Likewise, Sen. Richard Blumenthal (D-Conn.), a co-sponsor of the bill, says it is "meant to strengthen the president," and not to "in any way impede the ongoing negotiation."

The White House and many foreign policy experts don't see it that way.

Obama has implored Congress to back off and "allow the diplomats and technical experts to do their work," now that a six-month interim agreement, signed Sunday by Iran and the P5+1 powers, is in place. Administration officials have less diplomatically suggested that lawmakers backing the sanctions don't want a peaceful resolution at all, and are instead endorsing a "march toward war."

James Fallows makes a similar argument in The Atlantic, writing that "derailment is what seems to be underway in the Senate right now."

Republicans led by [Minority Leader] Mitch McConnell [R-Ky.] are pushing for a sanctions bill that is universally recognized (except by its sponsors) as a poison pill for the current negotiations. Fine; opposing the administration is the GOP's default position.

But a striking number of Democrats have joined them, for no evident reason other than AIPAC's [The American Israel Public Affairs Committee's] wholehearted, priority-one support for the sanctions bill... In the long run, these Democrats are not in a tenable position. Or not a good one. They are opposing what their president, his secretaries of state and defense, our normal major allies, and even the Russians and Chinese view as a step toward peace. And their stated reason for doing so — that new sanction threats will "help" the negotiations, even though every American, French, British, German, etc., and Iranian figure involved in the talks says the reverse — doesn't pass the straight-face test. [The Atlantic]

Proponents of additional sanctions retort that there is no guarantee a lasting agreement will result from the interim one. They say Iran is playing a familiar game: Stringing the U.S. and its Western allies along, buying time for its nuclear program, and weakening the sanctions regime.

"There's a major question that we've got to ask," says Sen. Mark Kirk (R-Ill.) "As we release billions of dollars to the Iranians, are we going to get more Iranian policy? More terrorism? I would think so."

Still, Bloomberg's Jeffrey Goldberg — a self-described Iran hawk — argues that sanctions and the threat of military action have already had their intended effect: They've made Iran willing to at least talk about a deal. Piling on more sanctions now, he says, could erode that progress and "move the U.S. closer to war with Iran and, crucially, make Iran appear — even to many of the U.S.'s allies — to be the victim of American intransigence, even aggression."

If the negotiations break down, the "most plausible alternative left to stop Iran [from obtaining a nuke] would be a preventative military strike, either by the U.S. or by Israel," he adds. "Such a strike might end in disaster. While it could set back (though not destroy) Iran's nuclear program, it could also lead to the complete collapse of whatever sanctions remained in place."

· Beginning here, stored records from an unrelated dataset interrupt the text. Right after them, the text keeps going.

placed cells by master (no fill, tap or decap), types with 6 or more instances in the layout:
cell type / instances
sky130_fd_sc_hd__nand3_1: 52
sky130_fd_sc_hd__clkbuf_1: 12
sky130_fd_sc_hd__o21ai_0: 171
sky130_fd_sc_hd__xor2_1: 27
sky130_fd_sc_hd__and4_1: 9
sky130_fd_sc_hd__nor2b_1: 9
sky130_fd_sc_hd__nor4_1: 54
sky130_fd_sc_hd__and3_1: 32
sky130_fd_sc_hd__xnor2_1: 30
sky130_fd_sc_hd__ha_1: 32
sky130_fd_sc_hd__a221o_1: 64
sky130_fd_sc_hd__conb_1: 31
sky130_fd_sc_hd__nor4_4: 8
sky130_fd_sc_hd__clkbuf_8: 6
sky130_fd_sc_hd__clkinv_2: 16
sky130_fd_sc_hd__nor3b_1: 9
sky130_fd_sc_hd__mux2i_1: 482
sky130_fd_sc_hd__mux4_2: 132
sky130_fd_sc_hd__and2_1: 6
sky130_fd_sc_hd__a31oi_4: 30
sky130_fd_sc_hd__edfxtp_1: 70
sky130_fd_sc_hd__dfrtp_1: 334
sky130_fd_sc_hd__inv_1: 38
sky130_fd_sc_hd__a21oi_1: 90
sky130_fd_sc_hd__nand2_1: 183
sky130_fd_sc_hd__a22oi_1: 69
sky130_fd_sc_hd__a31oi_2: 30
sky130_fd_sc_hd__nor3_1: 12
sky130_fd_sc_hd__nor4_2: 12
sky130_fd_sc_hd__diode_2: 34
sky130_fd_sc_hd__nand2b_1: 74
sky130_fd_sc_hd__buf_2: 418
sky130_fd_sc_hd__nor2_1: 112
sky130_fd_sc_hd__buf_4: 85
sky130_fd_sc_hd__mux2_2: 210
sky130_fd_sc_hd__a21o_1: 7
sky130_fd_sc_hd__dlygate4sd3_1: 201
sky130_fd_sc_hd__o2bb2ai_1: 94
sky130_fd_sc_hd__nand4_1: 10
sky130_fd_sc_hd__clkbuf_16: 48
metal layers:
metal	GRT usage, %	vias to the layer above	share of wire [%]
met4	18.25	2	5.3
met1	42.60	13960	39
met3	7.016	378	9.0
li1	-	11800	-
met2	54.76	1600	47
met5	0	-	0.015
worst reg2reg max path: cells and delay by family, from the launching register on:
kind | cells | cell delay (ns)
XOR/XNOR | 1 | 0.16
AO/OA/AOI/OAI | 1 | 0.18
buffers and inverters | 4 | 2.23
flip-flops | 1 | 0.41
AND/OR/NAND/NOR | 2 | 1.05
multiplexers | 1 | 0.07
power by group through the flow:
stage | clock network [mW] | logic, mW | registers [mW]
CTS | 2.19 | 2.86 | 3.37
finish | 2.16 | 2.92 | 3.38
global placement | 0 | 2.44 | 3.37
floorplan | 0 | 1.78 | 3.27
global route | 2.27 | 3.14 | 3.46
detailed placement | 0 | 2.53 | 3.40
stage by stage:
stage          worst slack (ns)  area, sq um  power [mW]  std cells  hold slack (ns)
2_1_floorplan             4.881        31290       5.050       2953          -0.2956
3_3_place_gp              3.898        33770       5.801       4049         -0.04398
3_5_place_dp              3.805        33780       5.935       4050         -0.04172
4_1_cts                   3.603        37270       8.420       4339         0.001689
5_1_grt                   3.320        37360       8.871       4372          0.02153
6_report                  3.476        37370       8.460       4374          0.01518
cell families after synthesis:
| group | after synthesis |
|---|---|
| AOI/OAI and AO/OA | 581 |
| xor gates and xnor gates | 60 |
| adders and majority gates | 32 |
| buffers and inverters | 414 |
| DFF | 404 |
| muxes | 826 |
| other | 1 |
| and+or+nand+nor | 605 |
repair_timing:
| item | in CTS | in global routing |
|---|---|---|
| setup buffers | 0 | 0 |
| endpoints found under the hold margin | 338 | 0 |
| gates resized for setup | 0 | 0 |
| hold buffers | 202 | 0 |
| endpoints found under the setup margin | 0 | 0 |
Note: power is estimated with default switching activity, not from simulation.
$ cat config.mk
export PLATFORM = sky130hd
export DESIGN_NAME = ahb_mem_slave
export DESIGN_NICKNAME = d
export VERILOG_FILES = /design/src/common/ahb_pkg.sv /design/src/common/slave_pkg.sv /design/src/verilog/ahb_addr_phase.sv /design/src/verilog/mem_byte_lane.sv /design/src/verilog/ahb_resp_ctrl.sv /design/src/verilog/ahb_mem_slave.sv
export SDC_FILE = /design/constraint.sdc
export NUM_CORES = 2
export LEC_CHECK = 0
export BUFFER_PORTS_ARGS = -buffer_cell sky130_fd_sc_hd__buf_2
export CORE_MARGIN = 10
export CORE_UTILIZATION = 25
export DETAILED_ROUTE_END_ITERATION = 7
export PLACE_DENSITY = 0.36
export SETUP_SLACK_MARGIN = 0.2
export SLEW_MARGIN = 15
export SYNTH_ARGS = -nofsm -noshare
export SYNTH_HDL_FRONTEND = slang
export SYNTH_SLANG_ARGS = --single-unit
$ cat constraint.sdc
create_clock -name tb_clk -period 3.72 [get_ports tb_clk]
set_input_delay 0.93 -clock tb_clk [delete_from_list [all_inputs] [get_ports tb_clk]]
set_output_delay 0.93 -clock tb_clk [all_outputs]
set_load 0.02 [all_outputs]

The whole debate could wind up moot.

It's unclear if Democrats would really follow through with such a huge slap to Obama's authority, or if their noise is just pre-election posturing. Plus, Senate Majority Leader Harry Reid (D-Nev.) has indicated he may not bring the sanctions up for a vote.

Furthermore, House Republicans may have inadvertently killed the Senate's efforts by saying they could bring the bill up in their chamber; co-opting the plan would give it a partisan whiff that could turn off some on-the-fence Democrats.

Reid may be the White House's best friend on the issue. The push for more sanctions hasn't gone away in the face of a veto threat, and he may be the only one who can keep it from bringing it to that point.